Rosario exposes two core features: On one hand, it is characterized by an entrepreneurial, technical and conflict-evading spirit discussed as ‘post-politics’ or ‘post-democracy’. The two terms refer to a depoliticized and consensual way of governing, with its tendency to keep disagreement and conflict out of space. It is criticized as “the art of suppressing the political” in the name of democracy and civility (Rancière 1998), as the “emptying of the political sphere in favour of technical discussion” (Baiocchi and Ganuza 2016, 49), “avoiding new visions” (ibid.), “eliminating dissidence” (ibid.), leading to “the next banality of politics” (ibid.). In this literature, institutionalized participation is treated as the contemporary norm, whose consensual characteristic has led to the “end of politics” (Rancière 1999, 75), by neutralizing and diffusing meaningful criticism (Mouffe 2005, Žižek 1999a, Rancière 1998, 1999). I will situate my data within this discussion illustrating the depoliticizing process as well as its effects. By doing so I will discuss the potential of so-called post-political participatory spaces to empower young poor people and to deepen democracy.

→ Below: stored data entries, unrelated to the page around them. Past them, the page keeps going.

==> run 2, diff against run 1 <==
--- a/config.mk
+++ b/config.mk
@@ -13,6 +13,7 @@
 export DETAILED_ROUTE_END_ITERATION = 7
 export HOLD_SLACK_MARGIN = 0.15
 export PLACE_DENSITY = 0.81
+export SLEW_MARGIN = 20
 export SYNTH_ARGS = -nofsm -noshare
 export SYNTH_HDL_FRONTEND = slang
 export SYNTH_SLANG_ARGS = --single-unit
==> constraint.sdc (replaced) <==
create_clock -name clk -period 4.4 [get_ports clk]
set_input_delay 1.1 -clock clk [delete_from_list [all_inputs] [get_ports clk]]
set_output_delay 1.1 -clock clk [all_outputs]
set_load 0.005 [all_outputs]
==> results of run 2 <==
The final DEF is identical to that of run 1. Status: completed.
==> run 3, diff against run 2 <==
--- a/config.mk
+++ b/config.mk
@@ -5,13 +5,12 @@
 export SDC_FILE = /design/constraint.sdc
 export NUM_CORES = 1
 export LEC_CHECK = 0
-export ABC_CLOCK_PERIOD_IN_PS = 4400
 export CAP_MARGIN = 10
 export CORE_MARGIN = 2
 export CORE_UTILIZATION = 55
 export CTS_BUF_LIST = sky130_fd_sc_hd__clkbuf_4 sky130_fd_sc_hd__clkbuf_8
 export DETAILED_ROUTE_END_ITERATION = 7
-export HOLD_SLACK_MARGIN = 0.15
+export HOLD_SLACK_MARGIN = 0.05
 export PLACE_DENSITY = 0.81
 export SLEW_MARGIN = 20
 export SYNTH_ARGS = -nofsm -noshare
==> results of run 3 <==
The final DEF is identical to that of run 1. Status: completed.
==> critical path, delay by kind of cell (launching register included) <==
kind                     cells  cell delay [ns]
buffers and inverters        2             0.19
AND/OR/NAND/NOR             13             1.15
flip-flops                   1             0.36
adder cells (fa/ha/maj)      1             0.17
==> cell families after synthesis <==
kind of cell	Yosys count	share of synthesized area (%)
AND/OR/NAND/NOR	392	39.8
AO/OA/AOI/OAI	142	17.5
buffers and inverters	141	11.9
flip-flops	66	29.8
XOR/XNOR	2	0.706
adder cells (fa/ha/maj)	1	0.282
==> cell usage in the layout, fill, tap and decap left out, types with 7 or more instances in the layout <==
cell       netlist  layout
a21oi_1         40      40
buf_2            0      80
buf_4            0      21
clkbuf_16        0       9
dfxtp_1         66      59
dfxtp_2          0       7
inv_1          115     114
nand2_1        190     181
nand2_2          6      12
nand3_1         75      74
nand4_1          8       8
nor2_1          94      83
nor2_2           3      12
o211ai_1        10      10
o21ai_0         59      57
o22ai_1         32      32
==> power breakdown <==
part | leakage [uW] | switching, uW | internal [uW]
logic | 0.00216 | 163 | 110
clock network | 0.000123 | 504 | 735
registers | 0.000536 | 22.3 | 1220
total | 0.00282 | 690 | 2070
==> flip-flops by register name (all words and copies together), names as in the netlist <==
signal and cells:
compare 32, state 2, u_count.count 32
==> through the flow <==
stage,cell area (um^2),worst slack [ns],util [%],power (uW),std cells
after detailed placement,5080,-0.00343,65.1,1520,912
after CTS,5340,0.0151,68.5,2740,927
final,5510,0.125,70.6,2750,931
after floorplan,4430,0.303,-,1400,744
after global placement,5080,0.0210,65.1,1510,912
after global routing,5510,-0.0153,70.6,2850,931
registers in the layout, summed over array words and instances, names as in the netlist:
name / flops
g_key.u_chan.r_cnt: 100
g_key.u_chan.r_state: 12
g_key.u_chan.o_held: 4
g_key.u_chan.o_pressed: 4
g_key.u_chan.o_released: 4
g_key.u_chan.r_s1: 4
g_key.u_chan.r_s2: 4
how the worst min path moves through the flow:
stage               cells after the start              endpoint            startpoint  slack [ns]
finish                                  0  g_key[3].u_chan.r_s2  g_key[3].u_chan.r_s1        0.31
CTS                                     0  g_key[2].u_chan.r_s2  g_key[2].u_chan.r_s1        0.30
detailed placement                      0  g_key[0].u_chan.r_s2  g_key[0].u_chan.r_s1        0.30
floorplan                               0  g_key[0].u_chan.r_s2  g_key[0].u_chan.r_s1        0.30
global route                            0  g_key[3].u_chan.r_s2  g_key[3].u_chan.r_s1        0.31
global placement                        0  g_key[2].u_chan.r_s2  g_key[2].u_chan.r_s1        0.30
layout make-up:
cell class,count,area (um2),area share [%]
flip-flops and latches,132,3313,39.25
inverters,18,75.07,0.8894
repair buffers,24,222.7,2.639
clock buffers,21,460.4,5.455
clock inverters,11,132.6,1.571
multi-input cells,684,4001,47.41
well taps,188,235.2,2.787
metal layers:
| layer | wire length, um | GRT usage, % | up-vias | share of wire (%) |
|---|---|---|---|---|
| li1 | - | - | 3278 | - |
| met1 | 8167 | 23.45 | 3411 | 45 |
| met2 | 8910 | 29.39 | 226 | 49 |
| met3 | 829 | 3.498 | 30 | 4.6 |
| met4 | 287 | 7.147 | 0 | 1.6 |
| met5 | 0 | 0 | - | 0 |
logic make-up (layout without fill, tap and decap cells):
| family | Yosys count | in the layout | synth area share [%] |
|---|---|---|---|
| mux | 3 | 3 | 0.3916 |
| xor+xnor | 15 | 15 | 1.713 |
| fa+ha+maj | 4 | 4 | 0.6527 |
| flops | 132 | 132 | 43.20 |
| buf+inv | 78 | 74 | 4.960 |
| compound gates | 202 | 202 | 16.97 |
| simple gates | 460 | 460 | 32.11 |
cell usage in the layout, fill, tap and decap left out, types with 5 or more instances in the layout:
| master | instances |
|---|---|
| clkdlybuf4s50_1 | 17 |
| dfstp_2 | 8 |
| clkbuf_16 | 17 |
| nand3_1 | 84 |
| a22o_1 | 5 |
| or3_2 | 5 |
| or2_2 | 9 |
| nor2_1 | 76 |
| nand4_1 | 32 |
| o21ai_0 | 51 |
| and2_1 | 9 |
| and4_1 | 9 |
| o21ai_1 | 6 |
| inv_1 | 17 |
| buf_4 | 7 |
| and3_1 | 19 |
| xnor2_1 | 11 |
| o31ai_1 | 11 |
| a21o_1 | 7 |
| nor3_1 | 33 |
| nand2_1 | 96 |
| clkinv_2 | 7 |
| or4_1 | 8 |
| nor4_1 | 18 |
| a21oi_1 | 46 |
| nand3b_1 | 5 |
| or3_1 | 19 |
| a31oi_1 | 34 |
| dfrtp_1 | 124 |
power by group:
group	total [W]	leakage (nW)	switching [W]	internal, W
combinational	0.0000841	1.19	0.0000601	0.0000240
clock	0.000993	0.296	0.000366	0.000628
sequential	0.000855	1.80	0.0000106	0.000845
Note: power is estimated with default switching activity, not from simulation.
<file path="config.mk">
export PLATFORM = sky130hd
export DESIGN_NAME = mem_bus_arbiter
export DESIGN_NICKNAME = d
export VERILOG_FILES = /design/src/rtl/mem_bus_arbiter_pkg.sv /design/src/rtl/mem_bus_arbiter_bus_watchdog.sv /design/src/rtl/mem_bus_arbiter.sv
export SDC_FILE = /design/constraint.sdc
export NUM_CORES = 1
export LEC_CHECK = 0
export ABC_CLOCK_PERIOD_IN_PS = 3900
export CORE_ASPECT_RATIO = 2
export CORE_MARGIN = 2
export CORE_UTILIZATION = 45
export DETAILED_ROUTE_END_ITERATION = 16
export PLACE_DENSITY = 0.87
export SETUP_SLACK_MARGIN = 0.1
export SLEW_MARGIN = 20
export SYNTH_ARGS = -nofsm -noshare
export SYNTH_HDL_FRONTEND = slang
export SYNTH_SLANG_ARGS = --single-unit
</file>
<file path="constraint.sdc">
create_clock -name clk -period 3.9 [get_ports clk]
set_input_delay 0.39 -clock clk [delete_from_list [all_inputs] [get_ports clk]]
set_output_delay 0.39 -clock clk [all_outputs]
set_load 0.02 [all_outputs]
</file>
### config.mk
export PLATFORM = sky130hd
export DESIGN_NAME = mem_burst_reader
export DESIGN_NICKNAME = d
export VERILOG_FILES = /design/src/rtl/accel_mem_pkg.sv /design/src/rtl/skid_fifo2.sv /design/src/rtl/mem_burst_reader.sv
export SDC_FILE = /design/constraint.sdc
export NUM_CORES = 1
export LEC_CHECK = 0
export BUFFER_PORTS_ARGS = -buffer_cell sky130_fd_sc_hd__buf_2
export CORE_ASPECT_RATIO = 0.75
export CORE_MARGIN = 4
export CORE_UTILIZATION = 60
export CTS_CLUSTER_DIAMETER = 60
export DETAILED_ROUTE_END_ITERATION = 12
export GPL_TIMING_DRIVEN = 0
export PLACE_DENSITY = 0.81
export SLEW_MARGIN = 20
export SYNTH_ARGS = -nofsm -noshare
export SYNTH_HDL_FRONTEND = slang
export SYNTH_HIERARCHICAL = 1
export SYNTH_SLANG_ARGS = --single-unit
export TNS_END_PERCENT = 100
### constraint.sdc
create_clock -name clk -period 5.8 [get_ports clk]
set_input_delay 0.29 -clock clk [delete_from_list [all_inputs] [get_ports clk]]
set_output_delay 0.29 -clock clk [all_outputs]
set_load 0.02 [all_outputs]
### src/rtl/accel_mem_pkg.sv
// ---------------------------------------------------------------------------
// accel_mem_pkg
// Shared types and constants for the accelerator data-memory streamers
// (burst reader today, write-side streamer later).
//   state_t    : burst FSM states shared by the streamers
//   addr_t     : word address for the default 256-word memory
//   len_t      : burst length 0..MEM_DEPTH (one bit wider than addr_t)
//   SKID_DEPTH : entries in the read-latency skid buffer
// ---------------------------------------------------------------------------
package accel_mem_pkg;

  localparam int MEM_DEPTH  = 256;
  localparam int MEM_AW     = $clog2(MEM_DEPTH);
  localparam int SKID_DEPTH = 2;

  typedef logic [MEM_AW-1:0] addr_t;
  typedef logic [MEM_AW:0]   len_t;

  typedef enum logic [1:0] {
    IDLE,
    RUN,
    DRAIN,
    FIN
  } state_t;

endpackage

### src/rtl/skid_fifo2.sv
// ---------------------------------------------------------------------------
// skid_fifo2
// Two-entry valid/ready buffer with registered outputs. The producer is
// expected to respect count (it has no ready of its own), which lets a
// memory-read initiator decide ahead of time whether a word it is about to
// request will have a slot when it comes back.
// Ports:
//   clk, rst_n            : clock, asynchronous active-low reset
//   in_valid, in_data     : push side (push happens whenever in_valid=1)
//   out_valid, out_data   : head of the buffer, registered
//   out_ready             : consumer accepts the head this cycle
//   count                 : number of occupied entries, 0..2
// ---------------------------------------------------------------------------
module skid_fifo2
  import accel_mem_pkg::*;
#(
  parameter int WIDTH = 8
) (
  input  logic             clk,
  input  logic             rst_n,
  input  logic             in_valid,
  input  logic [WIDTH-1:0] in_data,
  output logic             out_valid,
  output logic [WIDTH-1:0] out_data,
  input  logic             out_ready,
  output logic [1:0]       count
);

  logic [WIDTH-1:0] head_q;
  logic [WIDTH-1:0] tail_q;
  logic [1:0]       count_q;
  logic             push;
  logic             pop;

  assign push      = in_valid && (int'(count_q) < SKID_DEPTH || out_ready);
  assign pop       = out_ready && (count_q != 2'd0);
  assign out_valid = (count_q != 2'd0);
  assign out_data  = head_q;
  assign count     = count_q;

  // The head register always holds the oldest word so the output is a plain
  // flop; the tail only fills when the head is already occupied and not
  // leaving this cycle.
  always_ff @(posedge clk or negedge rst_n) begin
    if (!rst_n) begin
      head_q  <= '0;
      tail_q  <= '0;
      count_q <= 2'd0;
    end else begin
      unique case ({push, pop})
        2'b10: begin
          if (count_q == 2'd0) head_q <= in_data;
          else                 tail_q <= in_data;
          count_q <= count_q + 2'd1;
        end
        2'b01: begin
          head_q  <= tail_q;
          count_q <= count_q - 2'd1;
        end
        2'b11: begin
          if (count_q == 2'd1) begin
            head_q <= in_data;
          end else begin
            head_q <= tail_q;
            tail_q <= in_data;
          end
        end
        default: ;
      endcase
    end
  end

endmodule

On the other hand, the city is member of “Educating Cities”, a global project which assumes that the city itself is educational; it recognizes its pedagogical potential and claims participation to be a right of all citizens. Its principles postulate that the educational city should exercise and develop these functions in parallel with the traditional institutions, focusing on the formation and development of all its citizens, with a special focus on children and young people (Fattore and Bernardi 2014). Based on these characteristics I will subsequently focus on the collaboration with the (in)formal educational institutions, on which the program depends for its successful realization. I will show how the implementation process generated discontent and refusal among the workers in the educational sectors and will discuss the potential as well as the limits of this highly meaningful political criticism.